Stored data entries:
....

File: src/rtl/riscv_constants.sv
// rtl/riscv_constants.sv - core-wide default constants for kana-riscv
package riscv_constants;

   localparam logic [31:0] DEFAULT_RESET_PC = 32'h0000_0000;

endpackage

File: src/rtl/riscv_defs.sv
// rtl/riscv_defs.sv - shared pipeline types for kana-riscv
package riscv_defs;

   typedef struct packed {
      logic [31:0] pc;
      logic [31:0] inst;
   } fetch_entry_t;

endpackage

File: src/rtl/riscv_fetch_fifo.sv
// rtl/riscv_fetch_fifo.sv - in-order fetch buffer; flush wins over push and pop
module riscv_fetch_fifo
   import riscv_defs::*;
#(
   parameter  int unsigned DEPTH = 2,
   localparam int unsigned AW    = $clog2(DEPTH),
   localparam int unsigned CW    = AW + 1
) (
   input  logic          clk,
   input  logic          rst,
   input  logic          push_i,
   input  fetch_entry_t  push_entry_i,
   input  logic          pop_i,
   input  logic          flush_i,
   output fetch_entry_t  head_o,
   output logic [CW-1:0] occ_o
);

   fetch_entry_t  mem_q [DEPTH];
   logic [AW-1:0] wr_ptr_q, wr_ptr_d;
   logic [AW-1:0] rd_ptr_q, rd_ptr_d;
   logic [CW-1:0] occ_q, occ_d;
   logic          do_pop;

   assign do_pop = pop_i && (occ_q != '0);

   always_comb begin
      wr_ptr_d = wr_ptr_q;
      rd_ptr_d = rd_ptr_q;
      occ_d    = occ_q;
      if (flush_i) begin
         wr_ptr_d = '0;
         rd_ptr_d = '0;
         occ_d    = '0;
      end else begin
         if (push_i) wr_ptr_d = wr_ptr_q + AW'(1);
         if (do_pop) rd_ptr_d = rd_ptr_q + AW'(1);
         occ_d = occ_q + CW'(push_i) - CW'(do_pop);
      end
   end

   always_ff @(posedge clk) begin
      if (rst) begin
         wr_ptr_q <= '0;
         rd_ptr_q <= '0;
         occ_q    <= '0;
      end else begin
         wr_ptr_q <= wr_ptr_d;
         rd_ptr_q <= rd_ptr_d;
         occ_q    <= occ_d;
      end
   end

   // Storage carries no reset; occupancy alone decides what is valid.
   always_ff @(posedge clk) begin
      if (!rst && !flush_i && push_i) mem_q[wr_ptr_q] <= push_entry_i;
   end

   assign head_o = mem_q[rd_ptr_q];
   assign occ_o  = occ_q;

endmodule

File: src/rtl/riscv_fetch.sv
// rtl/riscv_fetch.sv - instruction fetch stage; RISCV_FETCH_STALL_CNT_EN adds stall_cnt
module riscv_fetch
   import riscv_defs::*;
   import riscv_constants::*;
#(
   parameter logic [31:0] RESET_PC   = DEFAULT_RESET_PC,
   parameter int unsigned FIFO_DEPTH = 2
) (
   input  logic        clk,
   input  logic        rst,
   output logic        imem_req_valid,
   input  logic        imem_req_ready,
   output logic [31:0] imem_req_addr,
   input  logic        imem_rsp_valid,
   input  logic [31:0] imem_rsp_data,
   input  logic        redirect_valid,
   input  logic [31:0] redirect_pc,
   output logic        inst_valid,
   input  logic        inst_ready,
   output logic [31:0] inst,
   output logic [31:0] inst_pc
`ifdef RISCV_FETCH_STALL_CNT_EN
   ,
   output logic [31:0] stall_cnt
`endif
);

   localparam int unsigned CW  = $clog2(FIFO_DEPTH) + 1;
   localparam int unsigned CW1 = CW + 1;

   logic [31:0]   req_pc_q, req_pc_d;
   logic [31:0]   rsp_pc_q, rsp_pc_d;
   logic [CW-1:0] outstanding_q, outstanding_d;
   logic [CW-1:0] drop_cnt_q, drop_cnt_d;
   logic [CW-1:0] occ;
   logic [CW1-1:0] credit_used;
   logic [31:0]   redirect_pc_aligned;
   logic          pop, req_fire, rsp_keep;
   fetch_entry_t  head, push_entry;

   assign redirect_pc_aligned = redirect_pc & ~32'h3;
   assign inst_valid          = (occ != '0);
   assign pop                 = inst_valid && inst_ready;

   // Credit counts both buffered and in-flight words so every response has a slot.
   assign credit_used    = {1'b0, occ} + {1'b0, outstanding_q} - CW1'(pop);
   assign imem_req_valid = !rst && !redirect_valid && (credit_used < CW1'(FIFO_DEPTH));
   assign imem_req_addr  = req_pc_q;
   assign req_fire       = imem_req_valid && imem_req_ready;
   assign rsp_keep       = imem_rsp_valid && !redirect_valid && (drop_cnt_q == '0);

   always_comb begin
      req_pc_d      = req_pc_q;
      rsp_pc_d      = rsp_pc_q;
      drop_cnt_d    = drop_cnt_q;
      outstanding_d = outstanding_q + CW'(req_fire) - CW'(imem_rsp_valid);
      if (redirect_valid) begin
         req_pc_d   = redirect_pc_aligned;
         rsp_pc_d   = redirect_pc_aligned;
         drop_cnt_d = outstanding_q - CW'(imem_rsp_valid);
      end else begin
         if (req_fire) req_pc_d = req_pc_q + 32'd4;
         if (rsp_keep) begin
            rsp_pc_d = rsp_pc_q + 32'd4;
         end else if (imem_rsp_valid) begin
            drop_cnt_d = drop_cnt_q - CW'(1);
         end
      end
   end

   always_ff @(posedge clk) begin
      if (rst) begin
         req_pc_q      <= RESET_PC;
         rsp_pc_q      <= RESET_PC;
         outstanding_q <= '0;
         drop_cnt_q    <= '0;
      end else begin
         req_pc_q      <= req_pc_d;
         rsp_pc_q      <= rsp_pc_d;
         outstanding_q <= outstanding_d;
         drop_cnt_q    <= drop_cnt_d;
      end
   end

   assign push_entry.pc   = rsp_pc_q;
   assign push_entry.inst = imem_rsp_data;

   riscv_fetch_fifo #(
      .DEPTH (FIFO_DEPTH)
   ) u_fifo (
      .clk          (clk),
      .rst          (rst),
      .push_i       (rsp_keep),
      .push_entry_i (push_entry),
      .pop_i        (pop),
      .flush_i      (redirect_valid),
      .head_o       (head),
      .occ_o        (occ)
   );

   assign inst    = head.inst;
   assign inst_pc = head.pc;

`ifdef RISCV_FETCH_STALL_CNT_EN
   logic [31:0] stall_cnt_q, stall_cnt_d;

   always_comb begin
      stall_cnt_d = stall_cnt_q;
      if (!inst_valid && (stall_cnt_q != 32'hFFFF_FFFF)) stall_cnt_d = stall_cnt_q + 32'd1;
   end

   always_ff @(posedge clk) begin
      if (rst) stall_cnt_q <= '0;
      else     stall_cnt_q <= stall_cnt_d;
   end

   assign stall_cnt = stall_cnt_q;
`endif

endmodule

....

*WORK ORDER*
When you answer, output each line of the data exactly as given, from its first line up to and including the one with "logic [AW-1:0] rd_ptr_q, rd_ptr_d;".

*ANSWER SECTION*
File: src/rtl/riscv_constants.sv
// rtl/riscv_constants.sv - core-wide default constants for kana-riscv
package riscv_constants;

   localparam logic [31:0] DEFAULT_RESET_PC = 32'h0000_0000;

endpackage

File: src/rtl/riscv_defs.sv
// rtl/riscv_defs.sv - shared pipeline types for kana-riscv
package riscv_defs;

   typedef struct packed {
      logic [31:0] pc;
      logic [31:0] inst;
   } fetch_entry_t;

endpackage

File: src/rtl/riscv_fetch_fifo.sv
// rtl/riscv_fetch_fifo.sv - in-order fetch buffer; flush wins over push and pop
module riscv_fetch_fifo
   import riscv_defs::*;
#(
   parameter  int unsigned DEPTH = 2,
   localparam int unsigned AW    = $clog2(DEPTH),
   localparam int unsigned CW    = AW + 1
) (
   input  logic          clk,
   input  logic          rst,
   input  logic          push_i,
   input  fetch_entry_t  push_entry_i,
   input  logic          pop_i,
   input  logic          flush_i,
   output fetch_entry_t  head_o,
   output logic [CW-1:0] occ_o
);

   fetch_entry_t  mem_q [DEPTH];
   logic [AW-1:0] wr_ptr_q, wr_ptr_d;
   logic [AW-1:0] rd_ptr_q, rd_ptr_d;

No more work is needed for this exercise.